(Data extract begins)
### src/rtl/neighbor_sink_in_other_cluster_pkg.sv
// -----------------------------------------------------------------------------
// neighbor_sink_in_other_cluster_pkg
// Shared constants for the neighbor-sink scanner: data word width, the byte
// addresses of every table it touches in the shared word memory, the
// per-neighbor sinkIDs stride and the scanner FSM state encoding.
// -----------------------------------------------------------------------------
package neighbor_sink_in_other_cluster_pkg;

    localparam int WORD_WIDTH = 16;

    // Byte addresses; memory words sit on a stride of 2.
    localparam int FLAGS_ADDR            = 'h004;
    localparam int KNOWN_SINKS_ADDR      = 'h008;
    localparam int CLUSTER_ID_ADDR       = 'h0C8;
    localparam int SINK_IDS_ADDR         = 'h248;
    localparam int KNOWN_SINK_COUNT_ADDR = 'h688;
    localparam int NEIGHBOR_COUNT_ADDR   = 'h68A;
    localparam int SINK_ID_COUNT_ADDR    = 'h68E;

    // Byte distance between sinkIDs rows of consecutive neighbors.
    localparam int SINK_IDS_STRIDE       = 16;

    typedef enum logic [3:0] {
        S_IDLE,
        S_RD_KCNT,
        S_RD_NCNT,
        S_RD_CID,
        S_RD_SCNT,
        S_RD_SID,
        S_RD_KS,
        S_NEXT_NBR,
        S_WRITE,
        S_DONE
    } state_t;

endpackage

### src/rtl/neighbor_sink_in_other_cluster_if.sv
// -----------------------------------------------------------------------------
// neighbor_sink_in_other_cluster_if
// Shared word-memory port. The scanner is the master while busy.
//   address      : byte address (master -> memory)
//   wr_en        : write strobe (master -> memory)
//   mem_data_in  : write data   (master -> memory)
//   mem_data_out : read data, valid one cycle after address (memory -> master)
// -----------------------------------------------------------------------------
interface neighbor_sink_in_other_cluster_if #(
    parameter int ADDR_WIDTH = 11,
    parameter int WORD_WIDTH = 16
);
    logic [ADDR_WIDTH-1:0] address;
    logic                  wr_en;
    logic [WORD_WIDTH-1:0] mem_data_in;
    logic [WORD_WIDTH-1:0] mem_data_out;

    modport master (
        output address,
        output wr_en,
        output mem_data_in,
        input  mem_data_out
    );

    modport slave (
        input  address,
        input  wr_en,
        input  mem_data_in,
        output mem_data_out
    );
endinterface

### src/rtl/neighbor_sink_in_other_cluster.sv
// -----------------------------------------------------------------------------
// neighbor_sink_in_other_cluster
// Once the sink list is fixed, scans the neighbor table for any neighbor in a
// different cluster that advertises a sink also present in knownSinks. The
// result is latched in forAggregation2, written back to the flag word at 0x004,
// and completion is signalled on done_neighborSinkInOtherCluster.
//
// Ports:
//   clock                           : rising-edge clock
//   nrst                            : asynchronous active-low reset
//   en                              : start pulse
//   done_fixSinkList                : upstream completion, gates start
//   MY_CLUSTER_ID                   : this node's cluster ID
//   mem                             : shared memory port (master modport)
//   forAggregation2                 : result flag
//   done_neighborSinkInOtherCluster : completion
// -----------------------------------------------------------------------------
module neighbor_sink_in_other_cluster
    import neighbor_sink_in_other_cluster_pkg::*;
#(
    parameter int ADDR_WIDTH             = 11,
    parameter int MAX_NEIGHBORS          = 64,
    parameter int MAX_SINKS_PER_NEIGHBOR = 8,
    parameter int MAX_KNOWN_SINKS        = 16
) (
    input  logic                  clock,
    input  logic                  nrst,
    input  logic                  en,
    input  logic                  done_fixSinkList,
    input  logic [WORD_WIDTH-1:0] MY_CLUSTER_ID,
    neighbor_sink_in_other_cluster_if.master mem,
    output logic                  forAggregation2,
    output logic                  done_neighborSinkInOtherCluster
);

    localparam int NW = $clog2(MAX_NEIGHBORS + 1);
    localparam int SW = $clog2(MAX_SINKS_PER_NEIGHBOR + 1);
    localparam int KW = $clog2(MAX_KNOWN_SINKS + 1);

    // Counts read from memory are limited to the table depths.
    function automatic int clamp(input logic [WORD_WIDTH-1:0] v, input int max_v);
        if (int'(v) > max_v) return max_v;
        return int'(v);
    endfunction

    state_t                r_state, w_state_nxt;
    logic                  r_phase, w_phase_nxt;   // 0: address cycle, 1: capture cycle
    logic [NW-1:0]         r_i,     w_i_nxt;
    logic [SW-1:0]         r_j,     w_j_nxt;
    logic [KW-1:0]         r_k,     w_k_nxt;
    logic [NW-1:0]         r_ncnt,  w_ncnt_nxt;
    logic [SW-1:0]         r_scnt,  w_scnt_nxt;
    logic [KW-1:0]         r_kcnt,  w_kcnt_nxt;
    logic [WORD_WIDTH-1:0] r_sid,   w_sid_nxt;
    logic                  r_flag,  w_flag_nxt;

    int w_kc, w_nc, w_sc;

    always_ff @(posedge clock or negedge nrst) begin
        if (!nrst) begin
            r_state <= S_IDLE;
            r_phase <= 1'b0;
            r_i     <= '0;
            r_j     <= '0;
            r_k     <= '0;
            r_ncnt  <= '0;
            r_scnt  <= '0;
            r_kcnt  <= '0;
            r_sid   <= '0;
            r_flag  <= 1'b0;
        end else begin
            r_state <= w_state_nxt;
            r_phase <= w_phase_nxt;
            r_i     <= w_i_nxt;
            r_j     <= w_j_nxt;
            r_k     <= w_k_nxt;
            r_ncnt  <= w_ncnt_nxt;
            r_scnt  <= w_scnt_nxt;
            r_kcnt  <= w_kcnt_nxt;
            r_sid   <= w_sid_nxt;
            r_flag  <= w_flag_nxt;
        end
    end

    always_comb begin
        w_state_nxt = r_state;
        w_phase_nxt = 1'b0;
        w_i_nxt     = r_i;
        w_j_nxt     = r_j;
        w_k_nxt     = r_k;
        w_ncnt_nxt  = r_ncnt;
        w_scnt_nxt  = r_scnt;
        w_kcnt_nxt  = r_kcnt;
        w_sid_nxt   = r_sid;
        w_flag_nxt  = r_flag;
        w_kc        = clamp(mem.mem_data_out, MAX_KNOWN_SINKS);
        w_nc        = clamp(mem.mem_data_out, MAX_NEIGHBORS);
        w_sc        = clamp(mem.mem_data_out, MAX_SINKS_PER_NEIGHBOR);

        case (r_state)
            S_IDLE, S_DONE: begin
                if (en && done_fixSinkList) begin
                    w_state_nxt = S_RD_KCNT;
                    w_i_nxt     = '0;
                    w_j_nxt     = '0;
                    w_k_nxt     = '0;
                    w_ncnt_nxt  = '0;
                    w_scnt_nxt  = '0;
                    w_kcnt_nxt  = '0;
                    w_sid_nxt   = '0;
                    w_flag_nxt  = 1'b0;
                end
            end

            S_RD_KCNT: begin
                if (!r_phase) begin
                    w_phase_nxt = 1'b1;
                end else begin
                    w_kcnt_nxt  = KW'(w_kc);
                    w_state_nxt = (w_kc == 0) ? S_WRITE : S_RD_NCNT;
                end
            end

            S_RD_NCNT: begin
                if (!r_phase) begin
                    w_phase_nxt = 1'b1;
                end else begin
                    w_ncnt_nxt  = NW'(w_nc);
                    w_state_nxt = (w_nc == 0) ? S_WRITE : S_RD_CID;
                end
            end

            S_RD_CID: begin
                if (!r_phase) begin
                    w_phase_nxt = 1'b1;
                end else begin
                    // Neighbors in our own cluster are not aggregation candidates.
                    w_state_nxt = (mem.mem_data_out == MY_CLUSTER_ID) ? S_NEXT_NBR : S_RD_SCNT;
                end
            end

            S_RD_SCNT: begin
                if (!r_phase) begin
                    w_phase_nxt = 1'b1;
                end else begin
                    w_scnt_nxt = SW'(w_sc);
                    w_j_nxt    = '0;
                    w_state_nxt = (w_sc == 0) ? S_NEXT_NBR : S_RD_SID;
                end
            end

            S_RD_SID: begin
                if (!r_phase) begin
                    w_phase_nxt = 1'b1;
                end else begin
                    w_sid_nxt   = mem.mem_data_out;
                    w_k_nxt     = '0;
                    w_state_nxt = S_RD_KS;
                end
            end

            S_RD_KS: begin
                if (!r_phase) begin
                    w_phase_nxt = 1'b1;
                end else if (mem.mem_data_out == r_sid) begin
                    // First common sink is enough; skip the rest of the scan.
                    w_flag_nxt  = 1'b1;
                    w_state_nxt = S_WRITE;
                end else if (int'(r_k) + 1 < int'(r_kcnt)) begin
                    w_k_nxt = r_k + 1'b1;
                end else begin
                    w_k_nxt = '0;
                    if (int'(r_j) + 1 < int'(r_scnt)) begin
                        w_j_nxt     = r_j + 1'b1;
                        w_state_nxt = S_RD_SID;
                    end else begin
                        w_state_nxt = S_NEXT_NBR;
                    end
                end
            end

            S_NEXT_NBR: begin
                if (int'(r_i) + 1 >= int'(r_ncnt)) begin
                    w_state_nxt = S_WRITE;
                end else begin
                    w_i_nxt     = r_i + 1'b1;
                    w_j_nxt     = '0;
                    w_k_nxt     = '0;
                    w_state_nxt = S_RD_CID;
                end
            end

            S_WRITE: w_state_nxt = S_DONE;

            default: w_state_nxt = S_IDLE;
        endcase
    end

    // Address mux: held for both the address and capture cycle of each access.
    always_comb begin
        mem.address     = '0;
        mem.wr_en       = 1'b0;
        mem.mem_data_in = '0;
        case (r_state)
            S_RD_KCNT: mem.address = ADDR_WIDTH'(KNOWN_SINK_COUNT_ADDR);
            S_RD_NCNT: mem.address = ADDR_WIDTH'(NEIGHBOR_COUNT_ADDR);
            S_RD_CID:  mem.address = ADDR_WIDTH'(CLUSTER_ID_ADDR + 2 * int'(r_i));
            S_RD_SCNT: mem.address = ADDR_WIDTH'(SINK_ID_COUNT_ADDR + 2 * int'(r_i));
            S_RD_SID:  mem.address = ADDR_WIDTH'(SINK_IDS_ADDR + SINK_IDS_STRIDE * int'(r_i)
                                                 + 2 * int'(r_j));
            S_RD_KS:   mem.address = ADDR_WIDTH'(KNOWN_SINKS_ADDR + 2 * int'(r_k));
            S_WRITE: begin
                mem.address     = ADDR_WIDTH'(FLAGS_ADDR);
                mem.wr_en       = 1'b1;
                mem.mem_data_in = {{(WORD_WIDTH-1){1'b0}}, r_flag};
            end
            default: ;
        endcase
    end

    assign forAggregation2                 = r_flag;
    assign done_neighborSinkInOtherCluster = (r_state == S_DONE);

endmodule

### src/flat_wrapper.sv
// flat-port wrapper written by rule: the top's interface ports become plain ports
module neighbor_sink_in_other_cluster_flat import neighbor_sink_in_other_cluster_pkg::*;
#(
    parameter int ADDR_WIDTH             = 11,
    parameter int MAX_NEIGHBORS          = 64,
    parameter int MAX_SINKS_PER_NEIGHBOR = 8,
    parameter int MAX_KNOWN_SINKS        = 16
)
  (clock, nrst, en, done_fixSinkList, MY_CLUSTER_ID, forAggregation2, done_neighborSinkInOtherCluster, mem_address, mem_wr_en, mem_mem_data_in, mem_mem_data_out);
  neighbor_sink_in_other_cluster_if #(.ADDR_WIDTH(ADDR_WIDTH)) mem_i ();
  input  logic clock;
  input  logic nrst;
  input  logic en;
  input  logic done_fixSinkList;
  input  logic [WORD_WIDTH-1:0] MY_CLUSTER_ID;
  output logic forAggregation2;
  output logic done_neighborSinkInOtherCluster;
  output wire logic [$bits(mem_i.address)-1:0] mem_address;
  output wire logic [$bits(mem_i.wr_en)-1:0] mem_wr_en;
  output wire logic [$bits(mem_i.mem_data_in)-1:0] mem_mem_data_in;
  input wire logic [$bits(mem_i.mem_data_out)-1:0] mem_mem_data_out;
  assign mem_address = mem_i.address;
  assign mem_wr_en = mem_i.wr_en;
  assign mem_mem_data_in = mem_i.mem_data_in;
  assign mem_i.mem_data_out = mem_mem_data_out;
  neighbor_sink_in_other_cluster #(.ADDR_WIDTH(ADDR_WIDTH), .MAX_NEIGHBORS(MAX_NEIGHBORS), .MAX_SINKS_PER_NEIGHBOR(MAX_SINKS_PER_NEIGHBOR), .MAX_KNOWN_SINKS(MAX_KNOWN_SINKS)) u_core (.clock(clock), .nrst(nrst), .en(en), .done_fixSinkList(done_fixSinkList), .MY_CLUSTER_ID(MY_CLUSTER_ID), .mem(mem_i), .forAggregation2(forAggregation2), .done_neighborSinkInOtherCluster(done_neighborSinkInOtherCluster));
endmodule
### config.mk
export PLATFORM = sky130hd
export DESIGN_NAME = neighbor_sink_in_other_cluster_flat
export DESIGN_NICKNAME = d
export VERILOG_FILES = /design/src/rtl/neighbor_sink_in_other_cluster_pkg.sv /design/src/rtl/neighbor_sink_in_other_cluster_if.sv /design/src/rtl/neighbor_sink_in_other_cluster.sv /design/src/flat_wrapper.sv
export SDC_FILE = /design/constraint.sdc
export NUM_CORES = 1
export LEC_CHECK = 0
export BUFFER_PORTS_ARGS = -buffer_cell sky130_fd_sc_hd__clkbuf_2
export CORE_ASPECT_RATIO = 0.75
export CORE_MARGIN = 10
export CORE_UTILIZATION = 55
export DETAILED_ROUTE_END_ITERATION = 10
export GPL_ROUTABILITY_DRIVEN = 0
export MAX_ROUTING_LAYER = met4
export PLACE_DENSITY = 0.75
export SYNTH_ARGS = -nofsm -noshare
export SYNTH_HDL_FRONTEND = slang
export SYNTH_SLANG_ARGS = --single-unit
### constraint.sdc
create_clock -name clock -period 3.61 [get_ports clock]
set_clock_uncertainty 0.15 [all_clocks]
set_input_delay 0.1805 -clock clock [delete_from_list [all_inputs] [get_ports clock]]
set_output_delay 0.1805 -clock clock [all_outputs]
set_load 0.005 [all_outputs]
; ---- After elaboration in Yosys (flattened, before gate mapping)
; Cells that the tools add are included.
[totals]
register_bits = 54
inputBits = 36
wordCells = 136
[classes]
add_sub_neg = 11
magnitude_cmp = 6
eq_ne = 24
mux = 61
reduce_logical = 24
[op_table]
columns = op, n
row1 = $logic_not 32->1, 3
row2 = $mux 4, 21
row3 = $mux 16, 5
row4 = $pmux 11 s7, 1
row5 = $mux 5, 8
row6 = $pmux 4 s9, 1
row7 = $eq 16x16->1, 2
row8 = $ge 32x8->1, 1
row9 = $lt 32x5->1, 1
row10 = $lt 32x6->1, 1
row11 = $pmux 16 s2, 1
row12 = $mux 7, 4
row13 = $pmux 7 s2, 2
row14 = $pmux 5 s4, 1
row15 = $ne 2x1->1 const B, 9
row16 = $eq 4x3->1 const B, 4
row17 = $gt 16x4->1 const B, 1
row18 = $gt 16x5->1 const B, 1
row19 = $gt 16x7->1 const B, 1
row20 = $pmux 4 s4, 1
row21 = $reduce_and 8->1, 2
row22 = $reduce_and 3->1, 5
row23 = $reduce_bool 2->1, 6
row24 = $add 10x11->11 const A, 1
row25 = other kinds (27), 43

; ---- Logic depth before layout (Yosys ltp)
; Gate-level depths: netlist of run 1.
[logic_depth]
ltp_word = 7
depth_mapped = 12
ltp_nobuf = 10

; ---- Worst setup path before layout of run 1
; Ideal clock, no wire load.
[synth_timing]
kind = reg-to-reg
startpoint = register u_core.r_i[0]
endpoint = register u_core.r_j[0]
arrival_time_ns = 3.005
required_ns = 3.335
slack_ns = 0.330
stages_incl_launch_ff = 11
n_path_buf = 2
period_less_slack_ns = 3.280
path_cell_list = dfrtp_1 > clkbuf_1 > inv_1 > ha_1 > ha_1 > a2111o_1 > a211oi_4 > a2bb2oi_2 > or4b_1 > buf_2 > mux2_4
[synth_via]
elab_chain_cells = 4
[synth_lines]
columns = item, line
row1 = from (decl), neighbor_sink_in_other_cluster.sv:48  ; logic [NW-1:0] r_i, w_i_nxt;
row2 = from (signal assigned), neighbor_sink_in_other_cluster.sv:74  ; r_i <= w_i_nxt;
row3 = $add 7x1->8, neighbor_sink_in_other_cluster.sv:183  ; if (int'(r_i) + 1 >= int'(r_ncnt)) begin
row4 = $ge 32x8->1, neighbor_sink_in_other_cluster.sv:183
row5 = $ne 2x2->1 (no source line), n/a
row6 = $reduce_and 8->1 (no source line), n/a
row7 = to (signal assigned), neighbor_sink_in_other_cluster.sv:75  ; r_j <= w_j_nxt;
row8 = to (decl), neighbor_sink_in_other_cluster.sv:49  ; logic [SW-1:0] r_j, w_j_nxt;
; No other way between the ends.
; A chain may end at the register's enable or synchronous reset.

; ---- Worst setup path after layout of run 1
[layout_timing]
startpoint = register u_core.r_i[3]
endpoint = register u_core.r_j[0]
; Same word-level chain as after synthesis.

==> results of run 1 <==
## final timing paths
path                                endpoint  slack (ns)  cells past startpoint
max reg2reg                    u_core.r_j[0]        0.27                     10
min reg2reg                 u_core.r_ncnt[6]        0.35                      2
min                         u_core.r_sid[12]        0.02                      2
min in group asynchronous   u_core.r_sid[12]        0.43                      2
max in group asynchronous  u_core.r_state[3]        2.08                      3
max                            u_core.r_j[0]        0.27                     10
## per-layer routing
metal,vias up,track usage (%)
met3,22,4.112
met1,1759,26.86
met4,0,6.112
met5,-,-
met2,201,31.02
li1,1692,-
## power by group through the flow
stage	Combinational, W	Sequential [W]	Clock [W]
after CTS	0.00150	0.000955	0.000372
after floorplan	0.00117	0.000850	0
after global routing	0.00167	0.000985	0.000395
final	0.00153	0.000966	0.000366
after global placement	0.00145	0.000958	0
after detailed placement	0.00149	0.000966	0
## critical path, delay by kind of cell (launching register included)
family,cells,cell delay [ns]
simple gates,3,0.83
fa+ha+maj,2,0.61
compound gates,3,0.57
flops,1,0.48
mux,1,0.34
xor+xnor,1,0.24
## logic make-up after synthesis
kind of cell / synth area share [%]
fa+ha+maj: 7.246
flops: 33.16
other cells: 0.09202
xor+xnor: 10.96
compound gates: 23.15
simple gates: 15.32
mux: 2.180
buf+inv: 7.891
## repair_timing
item | 4_1_cts | 5_1_grt
endpoints found under the setup margin | 0 | 5
hold endpoints to repair | 39 | 0
gates resized for setup | 0 | 2
hold buffers | 1 | 0
## sequential cells by signal (all words and copies together), names as in the netlist
register	cells
u_core.r_sid	16
u_core.r_kcnt	5
u_core.r_phase	1
u_core.forAggregation2	1
u_core.r_state	4
u_core.r_i	7
u_core.r_ncnt	7
u_core.r_j	4
u_core.r_scnt	4
u_core.r_k	5
## cells in the final DEF, fill, tap and decap left out, drive strengths merged, types with 5 or more instances in the layout
master / n
nand2b: 7
a22o: 34
a21oi: 21
ha: 22
dfrtp: 54
o221ai: 5
inv: 25
a21o: 5
buf: 10
a31oi: 6
o21ai: 23
nor3: 15
xor2: 40
and3: 8
conb: 16
nor2: 20
xnor2: 11
clkbuf: 55
nand2: 32
nand3: 11
and2: 7
nor4: 9
## layout make-up
| cell class | count | share of cell area (%) |
|---|---|---|
| Multi-Input combinational cell | 350 | 55.23 |
| Sequential cell | 54 | 30.31 |
| Timing Repair Buffer | 60 | 7.401 |
| Tap cell | 101 | 2.832 |
| Inverter | 24 | 2.019 |
| Clock buffer | 6 | 1.850 |
| Clock inverter | 2 | 0.3645 |
## per-stage QoR
step                hold WS, ns  utilization, %  worst slack [ns]  power (W)
detailed placement       0.2528           59.85            0.2223   0.002456
global placement         0.2470           59.85            0.3886   0.002404
global route           0.008028           61.45            0.1061   0.003049
finish                  0.01620           61.45            0.2652   0.002866
CTS                     0.01374           61.34            0.1872   0.002826
floorplan               -0.2651               -            0.3303   0.002016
(Data extract ends)
■ What is needed ■
Only the lines from the first line of the records through the line with "word memory, the" should be reproduced, exactly and with nothing added.

■ Result for this task ■
### src/rtl/neighbor_sink_in_other_cluster_pkg.sv
// -----------------------------------------------------------------------------
// neighbor_sink_in_other_cluster_pkg
// Shared constants for the neighbor-sink scanner: data word width, the byte
// addresses of every table it touches in the shared word memory, the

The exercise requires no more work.